FETÖcü polis, savcı ve
yargıçlar Türkiye’ye “Birinci Silivri
Trajedisi” felaketini
yaşattılar...
Şimdi “İkinci Silivri
Trajedisi” sahnede.
Her iki trajediyi de ön
sıralardan izleyen dalkavuk
medya, yapılan haksızlık ve
hukuksuzlukları alkışlamakta!
***
Birinci Silivri
Trajedisi’nin yaraları henüz
sarılamadı...
Bu trajedinin sivil ve askeri bürokraside,
üniversitelerde, medyada açtığı yaralar onarılamadı.
Onarılmaları bir yana, bu yaraların üzerine,
benzer siyasal/ ideolojik doğrultuda yeni yapılar inşa edildi,
ediliyor.
Üstelik 28 Şubat gibi davalarda, aynı
“Trajedi”, yargı alanında devam da ediyor.
***
“Birinci Silivri Trajedisi”
döneminde gerekçe “Darbecilik” suçlamasıydı.

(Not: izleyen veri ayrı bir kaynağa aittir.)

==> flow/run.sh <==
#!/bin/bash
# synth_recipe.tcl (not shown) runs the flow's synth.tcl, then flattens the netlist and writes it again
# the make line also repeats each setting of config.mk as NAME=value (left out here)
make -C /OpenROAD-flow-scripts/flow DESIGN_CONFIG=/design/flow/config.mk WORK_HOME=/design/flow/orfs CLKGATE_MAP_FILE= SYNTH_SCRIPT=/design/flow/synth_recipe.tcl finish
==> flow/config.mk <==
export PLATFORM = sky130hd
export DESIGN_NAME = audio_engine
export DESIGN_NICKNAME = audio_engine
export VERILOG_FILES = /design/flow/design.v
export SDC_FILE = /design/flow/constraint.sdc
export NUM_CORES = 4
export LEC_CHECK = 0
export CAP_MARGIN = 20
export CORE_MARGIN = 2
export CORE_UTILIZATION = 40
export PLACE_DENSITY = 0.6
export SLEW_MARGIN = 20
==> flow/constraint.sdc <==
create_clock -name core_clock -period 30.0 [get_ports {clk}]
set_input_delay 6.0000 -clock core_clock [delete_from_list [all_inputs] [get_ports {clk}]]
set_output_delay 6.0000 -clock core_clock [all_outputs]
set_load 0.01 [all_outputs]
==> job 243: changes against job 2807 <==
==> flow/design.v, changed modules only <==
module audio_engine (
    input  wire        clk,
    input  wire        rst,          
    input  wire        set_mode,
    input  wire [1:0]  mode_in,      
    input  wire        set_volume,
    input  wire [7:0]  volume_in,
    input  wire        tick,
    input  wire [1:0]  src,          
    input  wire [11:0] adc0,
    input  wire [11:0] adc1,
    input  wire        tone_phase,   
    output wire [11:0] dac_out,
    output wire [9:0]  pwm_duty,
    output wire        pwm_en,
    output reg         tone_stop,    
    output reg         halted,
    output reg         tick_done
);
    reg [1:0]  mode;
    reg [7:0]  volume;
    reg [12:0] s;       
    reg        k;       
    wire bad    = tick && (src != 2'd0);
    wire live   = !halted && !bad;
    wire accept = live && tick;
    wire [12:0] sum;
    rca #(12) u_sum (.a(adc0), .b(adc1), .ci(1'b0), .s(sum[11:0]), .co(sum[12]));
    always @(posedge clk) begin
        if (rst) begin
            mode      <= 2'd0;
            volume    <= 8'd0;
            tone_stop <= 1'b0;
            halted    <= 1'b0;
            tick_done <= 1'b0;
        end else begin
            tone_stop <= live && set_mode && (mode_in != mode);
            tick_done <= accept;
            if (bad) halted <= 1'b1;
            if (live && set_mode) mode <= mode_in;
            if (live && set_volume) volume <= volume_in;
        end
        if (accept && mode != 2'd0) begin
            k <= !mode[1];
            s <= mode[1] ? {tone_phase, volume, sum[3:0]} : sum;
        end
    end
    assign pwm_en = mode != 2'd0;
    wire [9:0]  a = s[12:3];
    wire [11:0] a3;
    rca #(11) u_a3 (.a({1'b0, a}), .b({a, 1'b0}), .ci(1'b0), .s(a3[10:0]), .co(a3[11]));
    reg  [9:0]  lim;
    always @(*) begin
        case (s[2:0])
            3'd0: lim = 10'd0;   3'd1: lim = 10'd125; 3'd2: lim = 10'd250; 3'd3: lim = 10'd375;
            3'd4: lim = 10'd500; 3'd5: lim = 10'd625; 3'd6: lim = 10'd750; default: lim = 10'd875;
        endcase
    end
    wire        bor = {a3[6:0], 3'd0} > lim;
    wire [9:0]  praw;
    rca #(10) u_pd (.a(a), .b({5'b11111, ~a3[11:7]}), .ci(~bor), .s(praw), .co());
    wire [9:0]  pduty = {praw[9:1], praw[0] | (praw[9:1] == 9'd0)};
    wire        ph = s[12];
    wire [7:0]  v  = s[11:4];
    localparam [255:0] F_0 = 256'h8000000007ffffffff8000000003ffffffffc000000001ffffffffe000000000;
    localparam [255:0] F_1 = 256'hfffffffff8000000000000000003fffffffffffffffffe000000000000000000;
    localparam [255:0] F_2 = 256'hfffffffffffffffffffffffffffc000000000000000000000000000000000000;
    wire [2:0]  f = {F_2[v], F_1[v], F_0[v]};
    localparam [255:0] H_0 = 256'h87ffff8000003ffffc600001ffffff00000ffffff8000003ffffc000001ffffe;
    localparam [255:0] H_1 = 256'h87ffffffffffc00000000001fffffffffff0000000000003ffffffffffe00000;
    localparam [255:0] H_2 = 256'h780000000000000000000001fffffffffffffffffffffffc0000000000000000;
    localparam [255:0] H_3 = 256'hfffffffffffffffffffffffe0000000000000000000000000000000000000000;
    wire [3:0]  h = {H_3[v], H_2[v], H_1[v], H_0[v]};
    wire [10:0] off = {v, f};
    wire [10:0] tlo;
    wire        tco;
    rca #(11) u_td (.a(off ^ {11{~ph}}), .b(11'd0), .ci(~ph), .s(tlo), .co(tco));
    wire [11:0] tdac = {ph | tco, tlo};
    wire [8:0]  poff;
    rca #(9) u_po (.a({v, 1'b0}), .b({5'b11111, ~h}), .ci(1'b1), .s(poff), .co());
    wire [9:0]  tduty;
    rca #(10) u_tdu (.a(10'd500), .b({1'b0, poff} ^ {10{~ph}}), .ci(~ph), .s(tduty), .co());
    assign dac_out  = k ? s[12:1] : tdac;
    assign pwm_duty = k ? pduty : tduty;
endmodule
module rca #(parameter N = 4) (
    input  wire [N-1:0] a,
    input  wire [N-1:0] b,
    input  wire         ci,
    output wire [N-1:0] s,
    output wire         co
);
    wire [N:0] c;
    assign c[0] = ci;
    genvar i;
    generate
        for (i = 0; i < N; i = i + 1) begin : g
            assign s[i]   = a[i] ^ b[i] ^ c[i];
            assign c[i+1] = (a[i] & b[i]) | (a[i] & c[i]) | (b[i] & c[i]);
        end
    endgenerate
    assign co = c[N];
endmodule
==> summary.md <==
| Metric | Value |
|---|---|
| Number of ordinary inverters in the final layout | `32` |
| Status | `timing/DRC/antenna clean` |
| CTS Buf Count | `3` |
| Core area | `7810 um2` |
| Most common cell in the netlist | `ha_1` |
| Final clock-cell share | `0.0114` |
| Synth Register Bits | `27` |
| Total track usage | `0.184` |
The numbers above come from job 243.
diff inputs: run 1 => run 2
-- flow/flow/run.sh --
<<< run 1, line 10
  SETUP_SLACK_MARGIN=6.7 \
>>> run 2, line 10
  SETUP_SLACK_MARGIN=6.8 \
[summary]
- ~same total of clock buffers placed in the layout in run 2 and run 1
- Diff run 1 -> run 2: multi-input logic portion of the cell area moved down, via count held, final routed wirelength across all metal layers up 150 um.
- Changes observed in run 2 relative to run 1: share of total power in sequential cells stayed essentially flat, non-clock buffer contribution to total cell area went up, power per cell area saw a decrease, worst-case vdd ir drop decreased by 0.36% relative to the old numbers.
From an optimization exercise on the open Yosys and OpenROAD flow, aimed at small area and a short achievable clock period; shortcuts taken in it are not production practice.
Function was checked by simulation only, so behaviour that the tests miss may differ from the original.
Power and IR drop assume default switching activity.

## design/flow/config.mk

```make
export PLATFORM = sky130hd
export DESIGN_NAME = hpma_frx
export DESIGN_NICKNAME = hpma_frx
export VERILOG_FILES = /design/flow/design.v
export SDC_FILE = /design/flow/constraint.sdc
export NUM_CORES = 4
export LEC_CHECK = 0
export CAP_MARGIN = 20
export CORE_MARGIN = 2
export CORE_UTILIZATION = 40
export PLACE_DENSITY = 0.6
export SLEW_MARGIN = 20
```

## design/flow/constraint.sdc

```tcl
create_clock -name core_clock -period 9.0 [get_ports {clk}]
set_input_delay 1.8000 -clock core_clock [delete_from_list [all_inputs] [get_ports {clk}]]
set_output_delay 1.8000 -clock core_clock [all_outputs]
set_load 0.01 [all_outputs]
```

## design/flow/design.v

```verilog
module hpma_frx (
    input  wire        clk,
    input  wire        rst,         
    input  wire        cmd_valid,
    input  wire [31:0] cmd_word,
    input  wire [8:0]  rd_addr,
    output reg  [15:0] rd_data,
    input  wire        rx_valid,
    input  wire [7:0]  rx_data,
    output wire        rx_ready,
    input  wire        tick,
    output wire        busy,
    output wire        fin
);
    localparam integer BUF_CAP   = 256;
    localparam [15:0]  T_SETTLE  = 16'd1;
    localparam [15:0]  T_LEN     = 16'd100;
    localparam [15:0]  T_BODY    = 16'd100;
    localparam         BODY_MODE = 1'b0;       
    localparam [2:0] S_IDLE    = 3'd0,
                     S_SYNC    = 3'd1,
                     S_SETTLE  = 3'd2,
                     S_LENWAIT = 3'd3,
                     S_BODY    = 3'd4,
                     S_DONE    = 3'd5,
                     S_ERROR   = 3'd6;
    localparam [2:0] E_NONE           = 3'd0,
                     E_SYNC_TIMEOUT   = 3'd1,
                     E_LENGTH_TIMEOUT = 3'd2,
                     E_INVALID_LENGTH = 3'd3,
                     E_SHORT_READ     = 3'd4;
    localparam [7:0] SENTINEL = 8'h40;
    reg [2:0]  st;
    reg [2:0]  err;
    reg        ign;
    reg        ill;
    reg [7:0]  len;
    reg [8:0]  idx;
    reg [7:0]  acc;
    reg [15:0] tmr;
    reg [15:0] tsync;
    reg [7:0]  maxpay;
    reg [7:0]  buffer [0:BUF_CAP-1];
    wire [3:0]  op          = cmd_word[31:28];
    wire        rsv_zero    = (cmd_word[27:16] == 12'd0);
    wire        imm_zero    = (cmd_word[15:0] == 16'd0);
    wire        imm_hi_zero = (cmd_word[15:8] == 8'd0);
    wire is_nop    = rsv_zero && (op == 4'h0) && imm_zero;
    wire is_start  = rsv_zero && (op == 4'h1) && imm_zero;
    wire is_tsync  = rsv_zero && (op == 4'h2);
    wire is_maxpay = rsv_zero && (op == 4'h3) && imm_hi_zero;
    wire is_rclr   = rsv_zero && (op == 4'h4) && imm_zero;
    wire is_radd   = rsv_zero && (op == 4'h5) && imm_hi_zero;
    wire is_legal  = is_nop || is_start || is_tsync || is_maxpay || is_rclr || is_radd;
    assign busy = (st == S_SYNC) || (st == S_SETTLE) || (st == S_LENWAIT) || (st == S_BODY);
    assign fin  = (st == S_DONE) || (st == S_ERROR);
    reg [15:0] limit;
    always @(*) begin
        case (st)
            S_SYNC:    limit = tsync;
            S_SETTLE:  limit = T_SETTLE;
            S_LENWAIT: limit = T_LEN;
            S_BODY:    limit = T_BODY;
            default:   limit = 16'd0;
        endcase
    end
    wire expired = busy && (tmr >= limit);
    assign rx_ready = !rst && !expired &&
                      ((st == S_SYNC) || (st == S_LENWAIT) || (st == S_BODY));
    wire [15:0] tinc = (tick && (tmr != 16'hFFFF)) ? tmr + 16'd1 : tmr;
    wire [9:0] len_ext = {2'b00, rx_data};
    wire lenok = (len_ext >= 10'd1) &&
                 (len_ext + 10'd3 <= BUF_CAP[9:0]) &&
                 (len_ext - 10'd1 <= {2'b00, maxpay});
    wire [9:0] body_end = {2'b00, len} + 10'd2;    
    reg       buf_we;
    reg [7:0] buf_wa;
    always @(*) begin
        buf_we = 1'b0;
        buf_wa = 8'd0;
        if (!rst && rx_valid && rx_ready) begin
            case (st)
                S_SYNC: begin
                    buf_we = (rx_data == SENTINEL);
                    buf_wa = 8'd0;
                end
                S_LENWAIT: begin
                    buf_we = lenok;
                    buf_wa = 8'd1;
                end
                S_BODY: begin
                    buf_we = 1'b1;
                    buf_wa = idx[7:0];
                end
                default: ;
            endcase
        end
    end
    always @(posedge clk) begin
        if (buf_we)
            buffer[buf_wa] <= rx_data;
    end
    always @(posedge clk) begin
        if (rst) begin
            st     <= S_IDLE;
            err    <= E_NONE;
            ign    <= 1'b0;
            ill    <= 1'b0;
            len    <= 8'd0;
            idx    <= 9'd0;
            acc    <= 8'd0;
            tmr    <= 16'd0;
            tsync  <= 16'd0;
            maxpay <= 8'd0;
        end else begin
            if (cmd_valid) begin
                if (!is_legal) begin
                    ill <= 1'b1;
                end else if (!is_nop) begin
                    if (busy) begin
                        ign <= 1'b1;
                    end else if (is_start) begin
                        st  <= S_SYNC;
                        err <= E_NONE;
                        ign <= 1'b0;
                        ill <= 1'b0;
                        len <= 8'd0;
                        idx <= 9'd0;
                        acc <= 8'd0;
                        tmr <= 16'd0;
                    end else if (is_tsync) begin
                        tsync <= cmd_word[15:0];
                    end else if (is_maxpay) begin
                        maxpay <= cmd_word[7:0];
                    end else if (is_rclr) begin
                        acc <= 8'd0;
                    end else if (is_radd) begin
                        acc <= acc + cmd_word[7:0];
                    end
                end
            end
            case (st)
                S_SYNC: begin
                    if (expired) begin
                        st  <= S_ERROR;
                        err <= E_SYNC_TIMEOUT;
                    end else if (rx_valid && (rx_data == SENTINEL)) begin
                        acc <= acc + SENTINEL;
                        idx <= 9'd1;
                        st  <= S_SETTLE;
                        tmr <= 16'd0;
                    end else begin
                        tmr <= tinc;
                    end
                end
                S_SETTLE: begin
                    if (expired) begin
                        st  <= S_LENWAIT;
                        tmr <= 16'd0;
                    end else begin
                        tmr <= tinc;
                    end
                end
                S_LENWAIT: begin
                    if (expired) begin
                        st  <= S_ERROR;
                        err <= E_LENGTH_TIMEOUT;
                    end else if (rx_valid) begin
                        len <= rx_data;
                        if (lenok) begin
                            acc <= acc + rx_data;
                            idx <= 9'd2;
                            st  <= S_BODY;
                            tmr <= 16'd0;
                        end else begin
                            st  <= S_ERROR;
                            err <= E_INVALID_LENGTH;
                        end
                    end else begin
                        tmr <= tinc;
                    end
                end
                S_BODY: begin
                    if (expired) begin
                        st  <= S_ERROR;
                        err <= E_SHORT_READ;
                    end else if (rx_valid) begin
                        idx <= idx + 9'd1;
                        if ({1'b0, idx} < body_end) begin
                            acc <= acc + rx_data;
                            tmr <= BODY_MODE ? 16'd0 : tinc;
                        end else begin
                            st <= S_DONE;
                        end
                    end else begin
                        tmr <= tinc;
                    end
                end
                default: ;
            endcase
        end
    end
    wire [15:0] status = {3'b000, fin, busy, (acc == 8'd0), ill, ign,
                          1'b0, err, 1'b0, st};
    always @(*) begin
        rd_data = 16'h0000;
        if (rd_addr[8]) begin
            if ({1'b0, rd_addr[7:0]} < BUF_CAP[8:0])
                rd_data = {8'h00, buffer[rd_addr[7:0]]};
        end else begin
            case (rd_addr[7:0])
                8'h00: rd_data = status;
                8'h01: rd_data = {8'h00, len};
                8'h02: rd_data = {7'h00, idx};
                8'h03: rd_data = {8'h00, acc};
                8'h04: rd_data = {8'h00, 8'h00 - acc};
                8'h05: rd_data = tmr;
                8'h06: rd_data = tsync;
                8'h07: rd_data = {8'h00, maxpay};
                8'h08: rd_data = BUF_CAP[15:0];
                8'h09: rd_data = T_SETTLE;
                8'h0A: rd_data = T_LEN;
                8'h0B: rd_data = T_BODY;
                8'h0C: rd_data = {15'h0000, BODY_MODE};
                default: rd_data = 16'h0000;
            endcase
        end
    end
endmodule
```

“İkinci Silivri Trajedisi” sırasında
üç eksende “terör örgütü” suçlaması
var:
Birinci eksen, eski
müttefikleri, Fethullah Gülen Hocaefendi
Hazretleri dedikleri kişinin Cemaati; şimdi, 15 Temmuz Kalkışması
bağlamında sorumlu olan “Fethullah Gülen Terör
Örgütü/ Paralel Devlet Yapılanması” denilen
örgütlenme.
İkinci eksen, bir zamanlar
Başkanlık pazarlıkları yaptıkları ve önce gizli gizli, sonra da
açıkça müzakere masasına oturdukları PKK.
Üçüncü eksen, partinin
üstündeki “metal yorgunluğunu” attığını iddia ettikleri,
kendilerinin yanlış dış politikaları sonunda zorunlu hale gelen,
Afrin harekâtını eleştirenler.
Bu her üç eksen de, gerçekten sorumlu
(sanık/suçlu?) olanlarla birlikte, onlarla dolaylı olarak
ilişkilendirilen ve bazen de muhalif olmaktan başka hiçbir suçu
bulunmayanların tasfiye edilmeleri için kullanılıyor.